[Task statement]: Both the line with "[run 7: metal layers]" and the line with "run 8, diff" in the records below must appear in the output, along with every line between them, exactly and with nothing added.

(Saved entries)
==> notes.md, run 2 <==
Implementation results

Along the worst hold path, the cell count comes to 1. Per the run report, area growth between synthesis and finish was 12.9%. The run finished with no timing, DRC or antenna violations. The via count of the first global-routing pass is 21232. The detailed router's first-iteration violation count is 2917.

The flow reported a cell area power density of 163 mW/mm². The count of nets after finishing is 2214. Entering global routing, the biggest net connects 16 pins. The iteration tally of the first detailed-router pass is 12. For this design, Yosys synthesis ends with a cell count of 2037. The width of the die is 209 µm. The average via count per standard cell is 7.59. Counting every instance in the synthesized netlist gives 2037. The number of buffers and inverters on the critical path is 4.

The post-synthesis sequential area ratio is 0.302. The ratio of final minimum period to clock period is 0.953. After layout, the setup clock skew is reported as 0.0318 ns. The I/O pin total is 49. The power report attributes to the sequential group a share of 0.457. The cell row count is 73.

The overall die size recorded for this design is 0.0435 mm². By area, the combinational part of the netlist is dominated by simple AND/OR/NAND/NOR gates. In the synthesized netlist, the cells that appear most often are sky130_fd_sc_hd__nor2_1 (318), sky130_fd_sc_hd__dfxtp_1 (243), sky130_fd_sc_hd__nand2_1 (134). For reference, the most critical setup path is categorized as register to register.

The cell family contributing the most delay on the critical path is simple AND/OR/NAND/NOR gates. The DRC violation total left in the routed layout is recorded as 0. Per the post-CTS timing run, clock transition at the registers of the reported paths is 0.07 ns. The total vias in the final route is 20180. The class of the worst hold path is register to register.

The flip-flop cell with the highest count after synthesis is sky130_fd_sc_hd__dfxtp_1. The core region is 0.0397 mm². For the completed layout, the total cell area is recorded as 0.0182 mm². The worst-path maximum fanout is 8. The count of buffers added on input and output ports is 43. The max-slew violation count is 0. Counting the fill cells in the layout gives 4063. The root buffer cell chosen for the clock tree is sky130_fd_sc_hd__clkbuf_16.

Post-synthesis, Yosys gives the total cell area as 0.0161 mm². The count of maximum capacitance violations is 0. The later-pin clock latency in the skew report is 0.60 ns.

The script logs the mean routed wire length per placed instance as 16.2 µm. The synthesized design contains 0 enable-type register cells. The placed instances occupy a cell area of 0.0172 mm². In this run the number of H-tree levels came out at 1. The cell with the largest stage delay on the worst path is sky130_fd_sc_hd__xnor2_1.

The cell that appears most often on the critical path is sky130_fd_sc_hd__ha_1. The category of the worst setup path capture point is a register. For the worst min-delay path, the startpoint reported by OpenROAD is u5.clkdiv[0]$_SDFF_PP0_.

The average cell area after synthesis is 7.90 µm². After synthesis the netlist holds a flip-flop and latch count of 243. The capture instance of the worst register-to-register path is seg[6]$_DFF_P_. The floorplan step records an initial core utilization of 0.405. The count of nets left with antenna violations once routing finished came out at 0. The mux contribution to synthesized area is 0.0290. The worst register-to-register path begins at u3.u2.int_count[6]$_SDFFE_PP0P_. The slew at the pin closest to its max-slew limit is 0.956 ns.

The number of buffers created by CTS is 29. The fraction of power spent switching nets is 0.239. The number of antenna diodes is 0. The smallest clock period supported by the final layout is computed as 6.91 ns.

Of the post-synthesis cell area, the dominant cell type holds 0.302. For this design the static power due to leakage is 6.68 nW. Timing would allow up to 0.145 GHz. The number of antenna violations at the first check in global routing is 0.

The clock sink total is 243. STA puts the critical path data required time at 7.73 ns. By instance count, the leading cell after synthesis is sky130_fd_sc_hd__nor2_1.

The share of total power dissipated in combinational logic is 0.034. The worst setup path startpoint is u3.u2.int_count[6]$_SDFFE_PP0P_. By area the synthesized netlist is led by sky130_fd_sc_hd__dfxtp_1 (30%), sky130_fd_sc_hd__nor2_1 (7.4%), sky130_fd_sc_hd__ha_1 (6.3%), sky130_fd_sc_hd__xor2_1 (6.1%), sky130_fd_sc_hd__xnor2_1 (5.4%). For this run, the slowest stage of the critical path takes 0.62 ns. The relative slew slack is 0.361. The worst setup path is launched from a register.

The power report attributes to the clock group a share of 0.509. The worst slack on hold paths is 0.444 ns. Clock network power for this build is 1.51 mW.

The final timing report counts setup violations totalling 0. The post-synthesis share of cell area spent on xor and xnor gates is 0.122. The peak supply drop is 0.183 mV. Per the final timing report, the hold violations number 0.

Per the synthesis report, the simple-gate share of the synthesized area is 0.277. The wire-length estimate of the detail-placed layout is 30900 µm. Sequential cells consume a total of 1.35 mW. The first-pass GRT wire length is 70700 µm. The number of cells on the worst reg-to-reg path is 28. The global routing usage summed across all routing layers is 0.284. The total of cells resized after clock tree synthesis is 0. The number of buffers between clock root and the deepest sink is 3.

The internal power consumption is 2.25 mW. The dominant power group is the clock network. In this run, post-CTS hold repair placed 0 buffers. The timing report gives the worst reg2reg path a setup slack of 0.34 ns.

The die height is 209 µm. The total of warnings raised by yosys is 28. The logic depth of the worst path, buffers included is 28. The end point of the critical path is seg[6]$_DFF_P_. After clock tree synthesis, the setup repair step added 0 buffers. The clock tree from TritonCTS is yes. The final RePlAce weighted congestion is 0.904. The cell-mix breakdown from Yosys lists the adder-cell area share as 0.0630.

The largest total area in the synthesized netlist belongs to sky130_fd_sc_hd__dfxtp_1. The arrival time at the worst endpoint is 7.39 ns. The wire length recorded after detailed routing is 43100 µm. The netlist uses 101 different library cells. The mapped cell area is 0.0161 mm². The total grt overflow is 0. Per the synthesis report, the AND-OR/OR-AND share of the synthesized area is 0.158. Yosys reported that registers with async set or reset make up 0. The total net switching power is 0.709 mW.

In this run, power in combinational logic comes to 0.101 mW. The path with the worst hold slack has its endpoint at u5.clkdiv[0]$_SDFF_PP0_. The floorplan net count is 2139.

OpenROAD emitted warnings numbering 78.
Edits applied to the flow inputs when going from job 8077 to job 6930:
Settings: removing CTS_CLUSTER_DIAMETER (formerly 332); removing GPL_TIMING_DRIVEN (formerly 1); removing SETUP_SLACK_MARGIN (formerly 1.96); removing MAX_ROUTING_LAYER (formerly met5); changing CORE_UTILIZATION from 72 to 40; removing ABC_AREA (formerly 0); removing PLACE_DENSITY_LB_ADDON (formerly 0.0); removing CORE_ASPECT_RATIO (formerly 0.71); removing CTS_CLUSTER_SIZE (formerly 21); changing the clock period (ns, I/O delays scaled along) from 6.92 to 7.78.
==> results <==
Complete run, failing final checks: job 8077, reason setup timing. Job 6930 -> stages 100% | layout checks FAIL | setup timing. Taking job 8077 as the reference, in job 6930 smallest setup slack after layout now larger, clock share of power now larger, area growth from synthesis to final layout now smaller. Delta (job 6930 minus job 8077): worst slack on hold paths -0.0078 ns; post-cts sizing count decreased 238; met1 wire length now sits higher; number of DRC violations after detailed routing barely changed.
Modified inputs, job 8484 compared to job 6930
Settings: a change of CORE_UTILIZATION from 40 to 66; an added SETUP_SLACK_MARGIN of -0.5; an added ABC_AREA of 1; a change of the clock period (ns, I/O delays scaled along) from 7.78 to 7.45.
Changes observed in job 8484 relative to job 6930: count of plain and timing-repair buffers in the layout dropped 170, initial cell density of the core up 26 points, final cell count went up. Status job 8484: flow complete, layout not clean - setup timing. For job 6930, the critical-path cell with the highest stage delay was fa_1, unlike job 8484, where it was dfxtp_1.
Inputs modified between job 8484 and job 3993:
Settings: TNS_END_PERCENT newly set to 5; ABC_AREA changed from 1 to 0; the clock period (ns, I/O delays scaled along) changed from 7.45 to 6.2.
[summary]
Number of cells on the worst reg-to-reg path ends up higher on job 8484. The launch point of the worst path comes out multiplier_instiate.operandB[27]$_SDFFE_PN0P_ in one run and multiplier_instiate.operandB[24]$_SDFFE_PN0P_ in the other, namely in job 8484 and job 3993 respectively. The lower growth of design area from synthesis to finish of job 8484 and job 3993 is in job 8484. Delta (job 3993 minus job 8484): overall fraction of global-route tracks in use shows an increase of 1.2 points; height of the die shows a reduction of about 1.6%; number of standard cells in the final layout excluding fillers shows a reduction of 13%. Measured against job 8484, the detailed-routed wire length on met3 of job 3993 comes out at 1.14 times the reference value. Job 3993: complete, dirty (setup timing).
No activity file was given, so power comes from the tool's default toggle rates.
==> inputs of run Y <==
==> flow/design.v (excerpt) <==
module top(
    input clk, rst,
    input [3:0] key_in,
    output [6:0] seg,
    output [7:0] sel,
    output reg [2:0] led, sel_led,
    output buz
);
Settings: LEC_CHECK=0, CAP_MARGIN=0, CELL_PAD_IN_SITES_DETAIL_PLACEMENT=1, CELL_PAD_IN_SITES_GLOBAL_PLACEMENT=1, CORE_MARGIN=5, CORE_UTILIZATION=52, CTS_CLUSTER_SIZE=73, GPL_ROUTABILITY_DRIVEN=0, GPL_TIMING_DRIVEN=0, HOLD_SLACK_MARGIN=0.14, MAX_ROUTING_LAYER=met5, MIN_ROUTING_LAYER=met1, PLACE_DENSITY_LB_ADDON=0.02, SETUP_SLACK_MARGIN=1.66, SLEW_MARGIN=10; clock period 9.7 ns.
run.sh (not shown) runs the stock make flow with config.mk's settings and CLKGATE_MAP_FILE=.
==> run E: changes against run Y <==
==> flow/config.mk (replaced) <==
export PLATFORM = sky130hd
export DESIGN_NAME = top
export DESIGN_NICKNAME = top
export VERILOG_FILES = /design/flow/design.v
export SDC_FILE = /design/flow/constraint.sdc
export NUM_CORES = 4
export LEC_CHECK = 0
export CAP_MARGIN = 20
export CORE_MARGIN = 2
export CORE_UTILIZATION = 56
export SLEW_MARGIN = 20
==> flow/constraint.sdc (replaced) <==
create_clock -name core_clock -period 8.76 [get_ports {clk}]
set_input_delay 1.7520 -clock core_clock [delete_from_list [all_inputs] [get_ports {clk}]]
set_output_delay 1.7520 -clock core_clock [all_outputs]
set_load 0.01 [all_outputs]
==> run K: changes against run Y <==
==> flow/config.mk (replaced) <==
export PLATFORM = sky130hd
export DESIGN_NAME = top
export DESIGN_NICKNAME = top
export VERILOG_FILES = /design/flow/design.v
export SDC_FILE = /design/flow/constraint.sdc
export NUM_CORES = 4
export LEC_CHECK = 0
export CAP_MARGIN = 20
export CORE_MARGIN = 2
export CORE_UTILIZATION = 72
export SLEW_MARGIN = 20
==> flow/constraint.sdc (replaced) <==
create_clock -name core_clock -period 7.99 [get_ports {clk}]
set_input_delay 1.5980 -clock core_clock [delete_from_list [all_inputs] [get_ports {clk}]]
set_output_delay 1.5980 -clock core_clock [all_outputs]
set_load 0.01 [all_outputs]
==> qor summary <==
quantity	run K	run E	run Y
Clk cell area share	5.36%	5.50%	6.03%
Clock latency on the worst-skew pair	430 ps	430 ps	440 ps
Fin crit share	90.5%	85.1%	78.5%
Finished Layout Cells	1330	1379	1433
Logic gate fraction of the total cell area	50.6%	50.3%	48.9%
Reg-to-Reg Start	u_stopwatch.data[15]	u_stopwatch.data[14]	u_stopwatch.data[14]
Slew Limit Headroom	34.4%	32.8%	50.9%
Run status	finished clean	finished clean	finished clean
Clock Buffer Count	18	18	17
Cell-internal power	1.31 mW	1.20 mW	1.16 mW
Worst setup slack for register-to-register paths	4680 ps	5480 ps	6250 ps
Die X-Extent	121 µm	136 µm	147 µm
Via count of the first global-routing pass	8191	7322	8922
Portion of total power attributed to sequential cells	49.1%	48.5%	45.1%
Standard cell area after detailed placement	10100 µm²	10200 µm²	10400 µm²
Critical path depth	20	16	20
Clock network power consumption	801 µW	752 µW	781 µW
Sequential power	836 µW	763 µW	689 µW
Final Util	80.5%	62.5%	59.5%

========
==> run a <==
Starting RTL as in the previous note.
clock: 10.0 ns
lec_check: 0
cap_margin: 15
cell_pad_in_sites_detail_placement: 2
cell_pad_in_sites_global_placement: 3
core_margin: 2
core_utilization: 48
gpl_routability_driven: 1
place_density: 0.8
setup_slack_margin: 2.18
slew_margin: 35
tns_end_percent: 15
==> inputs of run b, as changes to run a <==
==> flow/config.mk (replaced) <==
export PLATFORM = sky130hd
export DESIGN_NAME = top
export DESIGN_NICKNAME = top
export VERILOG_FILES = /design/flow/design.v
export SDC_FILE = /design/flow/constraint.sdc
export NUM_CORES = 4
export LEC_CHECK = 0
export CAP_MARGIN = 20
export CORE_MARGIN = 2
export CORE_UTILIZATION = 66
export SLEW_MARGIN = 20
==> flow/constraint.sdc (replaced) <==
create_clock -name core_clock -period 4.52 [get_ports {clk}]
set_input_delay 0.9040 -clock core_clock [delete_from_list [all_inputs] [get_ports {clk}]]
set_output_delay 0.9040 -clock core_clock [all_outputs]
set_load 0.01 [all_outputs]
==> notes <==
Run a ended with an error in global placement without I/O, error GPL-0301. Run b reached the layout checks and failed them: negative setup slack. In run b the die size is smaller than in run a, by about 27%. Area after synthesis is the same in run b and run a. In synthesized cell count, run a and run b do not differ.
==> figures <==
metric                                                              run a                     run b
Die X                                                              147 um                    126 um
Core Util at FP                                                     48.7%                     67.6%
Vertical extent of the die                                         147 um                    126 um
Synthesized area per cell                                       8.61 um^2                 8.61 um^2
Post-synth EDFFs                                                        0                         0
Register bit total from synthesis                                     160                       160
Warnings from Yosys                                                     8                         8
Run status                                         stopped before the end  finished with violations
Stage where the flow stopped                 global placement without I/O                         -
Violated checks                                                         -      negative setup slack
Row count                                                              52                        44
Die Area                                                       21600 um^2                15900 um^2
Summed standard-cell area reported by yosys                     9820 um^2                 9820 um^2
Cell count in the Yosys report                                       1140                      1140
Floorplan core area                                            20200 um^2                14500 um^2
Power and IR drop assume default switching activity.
--
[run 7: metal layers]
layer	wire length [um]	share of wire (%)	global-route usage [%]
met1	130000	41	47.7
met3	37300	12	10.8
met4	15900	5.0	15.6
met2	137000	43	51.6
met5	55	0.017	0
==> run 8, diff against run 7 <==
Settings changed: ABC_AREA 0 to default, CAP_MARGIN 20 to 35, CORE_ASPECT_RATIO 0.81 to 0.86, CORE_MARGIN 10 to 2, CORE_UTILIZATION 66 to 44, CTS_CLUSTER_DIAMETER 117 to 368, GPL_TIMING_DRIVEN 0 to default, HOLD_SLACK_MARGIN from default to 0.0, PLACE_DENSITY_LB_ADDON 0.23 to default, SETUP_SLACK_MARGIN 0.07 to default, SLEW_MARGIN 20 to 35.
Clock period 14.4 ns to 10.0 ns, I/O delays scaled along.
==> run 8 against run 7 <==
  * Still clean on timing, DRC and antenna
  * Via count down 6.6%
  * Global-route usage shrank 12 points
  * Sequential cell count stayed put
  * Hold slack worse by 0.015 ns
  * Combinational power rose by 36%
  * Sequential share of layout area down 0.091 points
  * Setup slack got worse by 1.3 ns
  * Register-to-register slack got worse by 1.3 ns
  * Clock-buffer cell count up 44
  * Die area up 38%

[Problem solution]:
[run 7: metal layers]
layer	wire length [um]	share of wire (%)	global-route usage [%]
met1	130000	41	47.7
met3	37300	12	10.8
met4	15900	5.0	15.6
met2	137000	43	51.6
met5	55	0.017	0
==> run 8, diff against run 7 <==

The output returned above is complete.